-- RECORDS SUPPLIED follows --
==> config.mk <==
export PLATFORM = sky130hd
export DESIGN_NAME = d2q9_fifo
export DESIGN_NICKNAME = d
export VERILOG_FILES = /design/src/design/d2q9_pkg.sv /design/src/design/d2q9_fifo.sv
export SDC_FILE = /design/constraint.sdc
export NUM_CORES = 1
export LEC_CHECK = 0
export ABC_AREA = 0
export BUFFER_PORTS_ARGS = -buffer_cell sky130_fd_sc_hd__buf_2
export CAP_MARGIN = 25
export CORE_AREA = 2 2 351 353
export DETAILED_ROUTE_END_ITERATION = 10
export DIE_AREA = 0 0 353 355
export SLEW_MARGIN = 5
export SYNTH_ARGS = -nofsm -noshare
export SYNTH_HDL_FRONTEND = slang
export SYNTH_SLANG_ARGS = --single-unit
==> constraint.sdc <==
create_clock -name clk_i -period 46.5 [get_ports clk_i]
set_input_delay 2.325 -clock clk_i [delete_from_list [all_inputs] [get_ports clk_i]]
set_output_delay 2.325 -clock clk_i [all_outputs]
set_load 0.01 [all_outputs]
==> src/design/d2q9_pkg.sv <==
// shared types, constants and fixed-point helpers of the d2q9 collide and stream cell
`timescale 1ns / 1ps

package d2q9_pkg;

  localparam int FRAC_BITS    = 28;
  localparam int MAX_GRID_DIM = 1024;
  localparam int NDIR         = 9;

  localparam int DIV_STEPS = 4;
  localparam int DIV_ITERS = 32 / DIV_STEPS;

  localparam logic [3:0] DIR_LAST = 4'(NDIR - 1);

  localparam logic [1:0] CFG_OMEGA  = 2'd0;
  localparam logic [1:0] CFG_GRID_W = 2'd1;
  localparam logic [1:0] CFG_GRID_H = 2'd2;

  typedef logic signed [31:0] val_t;

  localparam val_t VAL_MAX = 32'sh7fffffff;
  localparam val_t VAL_MIN = 32'sh80000000;

  localparam longint ONE_L = longint'(1) << FRAC_BITS;
  localparam longint W_REST = (4 * ONE_L + 4) / 9;
  localparam longint W_AXIS = (ONE_L + 4) / 9;
  localparam longint W_DIAG = (ONE_L + 18) / 36;
  localparam val_t ONE_Q = (FRAC_BITS >= 31) ? VAL_MAX : val_t'(32'(ONE_L));

  typedef struct packed {
    logic [9:0] cell_x;
    logic [9:0] cell_y;
    logic [8:0] solid_mask;
    val_t       dist_rest;
    val_t       dist_east;
    val_t       dist_north;
    val_t       dist_west;
    val_t       dist_south;
    val_t       dist_northeast;
    val_t       dist_northwest;
    val_t       dist_southwest;
    val_t       dist_southeast;
  } cell_t;

  typedef struct packed {
    logic [9:0]  dest_x;
    logic [9:0]  dest_y;
    logic [3:0]  dest_dir;
    val_t        post_value;
    val_t        density;
    val_t        vel_x;
    val_t        vel_y;
    logic [30:0] speed_sq;
    logic        last;
  } res_t;

  typedef struct packed {
    logic [9:0]            x;
    logic [9:0]            y;
    logic [8:0]            mask;
    val_t [NDIR-1:0]       f;
  } base_t;

  typedef struct packed {
    base_t       base;
    val_t        rho;
    val_t        vx;
    val_t        vy;
    logic [30:0] sq;
  } rec_t;

  typedef struct packed {
    logic [29:0] omega;
    logic [10:0] grid_w;
    logic [10:0] grid_h;
  } cfg_t;

  typedef struct packed {
    logic [1:0][34:0] num;
    logic [1:0]       neg;
    logic [34:0]      den;
    logic             zero;
  } div_in_t;

  typedef struct packed {
    logic       done;
    val_t [1:0] vel;
  } div_out_t;

  function automatic val_t sat32(input logic signed [39:0] v);
    val_t r;
    if (v > 40'sd2147483647) r = VAL_MAX;
    else if (v < -40'sd2147483648) r = VAL_MIN;
    else r = v[31:0];
    return r;
  endfunction

  function automatic val_t mulq(input val_t a, input val_t b);
    logic signed [63:0] p;
    logic [63:0]        m;
    val_t               r;
    p = 64'(a) * 64'(b);
    m = p[63] ? 64'(-p) : 64'(p);
    m = m >> FRAC_BITS;
    if (p[63]) r = (m > 64'd2147483648) ? VAL_MIN : val_t'(32'(-m));
    else r = (m > 64'd2147483647) ? VAL_MAX : val_t'(32'(m));
    return r;
  endfunction

  function automatic logic signed [1:0] dir_dx(input logic [3:0] q);
    logic signed [1:0] r;
    case (q)
      4'd1, 4'd5, 4'd8: r = 2'sd1;
      4'd3, 4'd6, 4'd7: r = -2'sd1;
      default: r = 2'sd0;
    endcase
    return r;
  endfunction

  function automatic logic signed [1:0] dir_dy(input logic [3:0] q);
    logic signed [1:0] r;
    case (q)
      4'd2, 4'd5, 4'd6: r = 2'sd1;
      4'd4, 4'd7, 4'd8: r = -2'sd1;
      default: r = 2'sd0;
    endcase
    return r;
  endfunction

  function automatic logic [3:0] dir_opp(input logic [3:0] q);
    logic [3:0] r;
    case (q)
      4'd1: r = 4'd3;
      4'd2: r = 4'd4;
      4'd3: r = 4'd1;
      4'd4: r = 4'd2;
      4'd5: r = 4'd7;
      4'd6: r = 4'd8;
      4'd7: r = 4'd5;
      4'd8: r = 4'd6;
      default: r = 4'd0;
    endcase
    return r;
  endfunction

  function automatic val_t weight(input logic [3:0] q);
    val_t r;
    case (q)
      4'd0: r = val_t'(32'(W_REST));
      4'd1, 4'd2, 4'd3, 4'd4: r = val_t'(32'(W_AXIS));
      default: r = val_t'(32'(W_DIAG));
    endcase
    return r;
  endfunction

endpackage

==> src/design/d2q9_fifo.sv <==
// short queue of cell records between the front and back parts
`timescale 1ns / 1ps

module d2q9_fifo import d2q9_pkg::*; #(
  parameter int DEPTH = 2
) (
  input  logic clk_i,
  input  logic rst_ni,
  input  logic push_valid_i,
  output logic push_ready_o,
  input  rec_t push_data_i,
  output logic pop_valid_o,
  input  logic pop_ready_i,
  output rec_t pop_data_o
);

  localparam int AW = (DEPTH > 1) ? $clog2(DEPTH) : 1;
  localparam int CW = $clog2(DEPTH + 1);

  rec_t          mem_q [DEPTH];
  logic [AW-1:0] wr_ptr_q, rd_ptr_q;
  logic [CW-1:0] cnt_q;
  logic          push, pop;

  assign push_ready_o = cnt_q != CW'(DEPTH);
  assign pop_valid_o  = cnt_q != '0;
  assign push         = push_valid_i && push_ready_o;
  assign pop          = pop_valid_o && pop_ready_i;
  assign pop_data_o   = mem_q[rd_ptr_q];

  always_ff @(posedge clk_i or negedge rst_ni) begin
    if (!rst_ni) begin
      wr_ptr_q <= '0;
      rd_ptr_q <= '0;
      cnt_q    <= '0;
    end else begin
      if (push) wr_ptr_q <= (wr_ptr_q == AW'(DEPTH - 1)) ? '0 : wr_ptr_q + AW'(1);
      if (pop) rd_ptr_q <= (rd_ptr_q == AW'(DEPTH - 1)) ? '0 : rd_ptr_q + AW'(1);
      if (push && !pop) cnt_q <= cnt_q + CW'(1);
      else if (pop && !push) cnt_q <= cnt_q - CW'(1);
    end
  end

  always_ff @(posedge clk_i) begin
    if (push) mem_q[wr_ptr_q] <= push_data_i;
  end

endmodule

# [Word level (Yosys, flattened, before mapping)]
# Memories as Yosys holds them, arrays and structs flattened.
# Cells that the tools add are included.
[word_totals] reg_bits=4 mem_bits_rw=888 inputBits=448 n_memories=1
[mem_list] name="mem_q" words=2 width=444 read_ports=1 rd_ports_with_merged_regs=0 write_ports=1 line="d2q9_fifo.sv:20" rtl="rec_t mem_q [DEPTH];"
[classes] addsub=4 n_eq_ne=1 muxes=6 n_reduce_logical=8
[op_table] operator="$logic_and 1x1->1" n=4
[op_table] operator="$mux 1" n=4
[op_table] operator="$mux 2" n=2
[op_table] operator="$reduce_bool 2->1" n=2
[op_table] operator="$add 1x1->1 const B" n=2
[op_table] operator="$add 2x1->2 const B" n=1
[op_table] operator="$logic_not 1->1" n=2
[op_table] operator="$ne 2x2->1 const B" n=1
[op_table] operator="$sub 2x1->2 const B" n=1

# [Longest topological paths before layout]
# Gate-level depths: netlist (run 1).
[logic_depth] depth_word=6 depth_mapped=7 ltp_nobuf=7

# [Worst setup path before layout (run 1)]
# Ideal clock, no wire load.
[synth_timing] kind="input-to-reg" startpoint="input port push_valid_i" endpoint="memory mem_q[0][0] in the netlist's numbering, enable pin" arrival_time_ps=20782 t_required_ps=45240 slack_ps=24457 cell_stages=2 path_buffers=0 path_cell_list="nand2_1 -> nor2_1"
[synth_between] elab_chain_len=3
[synth_lines] item="start, declared" line="d2q9_fifo.sv:9" rtl="input logic push_valid_i,"
[synth_lines] item="$logic_and 1x1->1" line="d2q9_fifo.sv:27" rtl="assign push = push_valid_i && push_ready_o;"
[synth_lines] item="$mux 1" line="d2q9_fifo.sv:45" rtl="if (push) mem_q[wr_ptr_q] <= push_data_i;"
[synth_lines] item="$mux 1 (implied by the code)" line="d2q9_fifo.sv:45"
[synth_lines] item="end, declared" line="d2q9_fifo.sv:20"
# Every way passes these cells.

==> results of run 1 <==
## power groups by stage
stage	logic, mW	clock network [mW]	registers [mW]
after floorplan	0.491	0	1.27
after global placement	0.792	0	1.17
after detailed placement	0.791	0	1.17
after CTS	0.794	0.775	1.16
after global routing	0.851	0.805	1.16
final	0.795	0.751	1.14
## registers in the layout, summed over array words and instances, names as in the netlist
| signal | flops |
|---|---|
| mem_q | 888 |
| wr_ptr_q | 1 |
| cnt_q | 2 |
| rd_ptr_q | 1 |
## critical path, stage by stage, from the launching register on
cell	delay, ns
dfrtp_4	0.64
buf_16	0.30
buf_4	0.79
buf_4	0.54
buf_4	0.33
buf_16	0.32
mux2_2	0.38
buf_2	0.14
## placed cells by master (no fill, tap or decap), types with 5 or more instances in the layout
cell type	n
buf_16	5
buf_2	893
buf_4	13
bufinv_16	9
clkbuf_1	19
clkbuf_16	97
clkinv_1	18
clkinv_2	19
diode_2	15
edfxtp_1	888
inv_6	5
mux2_2	394
mux2_4	50
## cell families (layout without fill, tap and decap cells)
logic type | count (synthesis) | after routing | share of synthesized area
buffers and inverters | 51 | 1093 | 0.0115
DFF | 892 | 892 | 0.826
other | 0 | 15 | 0
adders and majority gates | 1 | 1 | 0.000386
muxes | 444 | 444 | 0.160
xor gates and xnor gates | 5 | 5 | 0.00135
and+or+nand+nor | 7 | 7 | 0.00104
## cell usage after synthesis
cell      count  area share
mux2_4       50       0.023
nand2_1       2     0.00023
nand2b_1      1     0.00019
dfrtp_1       4      0.0031
buf_4        30      0.0069
buf_6         7      0.0024
mux2_2      394        0.14
edfxtp_1    888        0.82
inv_1         1     0.00012
buf_2        13      0.0020
xor2_1        2     0.00054
ha_1          1     0.00039
nor2_1        2     0.00023
or2_2         1     0.00019
xnor2_1       3     0.00081
and3_1        1     0.00019
## final cells by class
class,instances,share of cell area
flip-flops and latches,892,0.637
multi-input cells,457,0.126
repair buffers,914,0.113
well taps,1625,0.0484
diodes,15,0.000893
clock buffers,116,0.0594
inverters,1,0.0000893
clock inverters,62,0.0152
## layer usage
layer  up-vias  track usage  part of all wire
met5         -            0            0.0012
met4        16       0.0509             0.035
met3       177       0.0556             0.092
met2       688        0.227              0.53
met1      8375        0.127              0.34
li1       7592            -                 -
## worst paths after layout
path                          start         endpoint  cells after the start
min in group asynchronous    rst_ni         wr_ptr_q                      1
max in group asynchronous    rst_ni         rd_ptr_q                      1
min reg2reg                cnt_q[1]         cnt_q[1]                      1
min                        cnt_q[1]         cnt_q[1]                      1
max reg2reg                cnt_q[0]    mem_q[0][310]                      6
max                        rd_ptr_q  pop_data_o[316]                      7
## per-stage QoR
stage                util  worst slack, ns  hold WS, ns
CTS                 0.345            39.23        0.496
detailed placement  0.319            40.00        0.487
global route        0.346            39.55        0.522
finish              0.346            39.88        0.494
global placement    0.319            40.04        0.483
floorplan               -            24.46        0.456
-- RECORDS SUPPLIED concluded --
> EXERCISE: In the entries above, how many lines hold the word "inverters"? State the number and nothing else.

> RESULT OF THIS EXERCISE: 3